The parallel of the assumption of human nature by the Word, Christ’s assumption into Heaven, the assumption of all that is good in creation by the Church and the Assumption of Mary:
In Thomas, we see the assumption of human nature in all its fragility and glory by the Word of God in the Incarnation when He came down to earth. Then Christ, body, soul, and Divinity, was assumed into Heaven.
Fr.
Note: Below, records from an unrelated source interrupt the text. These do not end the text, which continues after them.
`config.mk`:
```
export PLATFORM = sky130hd
export DESIGN_NAME = tcgr_ctrl
export DESIGN_NICKNAME = d
export VERILOG_FILES = /design/src/rtl/tcgr_pkg.sv /design/src/rtl/tcgr_ctrl.sv
export SDC_FILE = /design/constraint.sdc
export NUM_CORES = 1
export LEC_CHECK = 0
export ABC_AREA = 1
export BUFFER_PORTS_ARGS = -buffer_cell sky130_fd_sc_hd__buf_2
export CELL_PAD_IN_SITES_DETAIL_PLACEMENT = 0
export CELL_PAD_IN_SITES_GLOBAL_PLACEMENT = 1
export CORE_MARGIN = 1.5
export CORE_UTILIZATION = 32
export CTS_CLUSTER_SIZE = 24
export DETAILED_ROUTE_END_ITERATION = 7
export HOLD_SLACK_MARGIN = 0.1
export PLACE_DENSITY_LB_ADDON = 0.12
export SYNTH_ARGS = -nofsm -noshare
export SYNTH_HDL_FRONTEND = slang
export SYNTH_SLANG_ARGS = --single-unit
```
`constraint.sdc`:
```
create_clock -name clock -period 1.3 [get_ports clock]
set_clock_uncertainty 0.05 [all_clocks]
set_input_delay 0.13 -clock clock [delete_from_list [all_inputs] [get_ports clock]]
set_output_delay 0.13 -clock clock [all_outputs]
set_load 0.02 [all_outputs]
```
Robert Barron points out that the Church reflects the Logos, God manifested in expression, so that “whatever is good, true, and beautiful in other religions, philosophies or cultures can find its home within the Church of Christ,” in the DVD series, Catholicism, Episode 6: A Body Both Suffering and Glorious: The Mystical Union of Christ and the Church, (Word on Fire Catholic Ministries, 2011) in discussing “The Church is One,” The Church, therefore, reflects and imitates the Son’s assumption of all humanity in his human nature by assuming all that reflects Him in creation and in human thought and activity into itself. This is most clearly seen in the openness of Vatican to the World in Gaudium et Spes, and to other religions in its three documents: Nostra Aetate, Unitatis Redintegratio, and Orientalium Ecclesiarum.
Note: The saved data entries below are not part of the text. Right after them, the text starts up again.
===== config.mk =====
export PLATFORM = sky130hd
export DESIGN_NAME = dv_frame_scene_segmenter
export DESIGN_NICKNAME = d
export VERILOG_FILES = /design/src/sv/dvss_pkg.sv /design/src/sv/dvss_tc_count.sv /design/src/sv/dvss_track.sv /design/src/sv/dv_frame_scene_segmenter.sv
export SDC_FILE = /design/constraint.sdc
export NUM_CORES = 1
export LEC_CHECK = 0
export BUFFER_PORTS_ARGS = -buffer_cell sky130_fd_sc_hd__clkbuf_2
export CAP_MARGIN = 40
export CORE_AREA = 2 2 188 190
export DETAILED_ROUTE_END_ITERATION = 7
export DIE_AREA = 0 0 190 192
export GPL_ROUTABILITY_DRIVEN = 0
export PLACE_DENSITY = 0.82
export SYNTH_ARGS = -nofsm -noshare
export SYNTH_HDL_FRONTEND = slang
export SYNTH_SLANG_ARGS = --single-unit
export TNS_END_PERCENT = 50

===== constraint.sdc =====
create_clock -name clk -period 29.2 [get_ports clk]
set_input_delay 1.46 -clock clk [delete_from_list [all_inputs] [get_ports clk]]
set_output_delay 1.46 -clock clk [all_outputs]
set_load 0.01 [all_outputs]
Finally, with Mary’s, which indeed parallels the others, each being the Divine assumption of the human into closer union with Himself, we see our ultimate end and the crescendo of the other two, the assumption of the saved, body and soul into the life of God in heaven. At that moment, Christ’s assumption of our human nature, His place at the right hand of the Father, His renewal of all creation and the welcoming of His adopted sisters and brothers will be manifest for all to witness.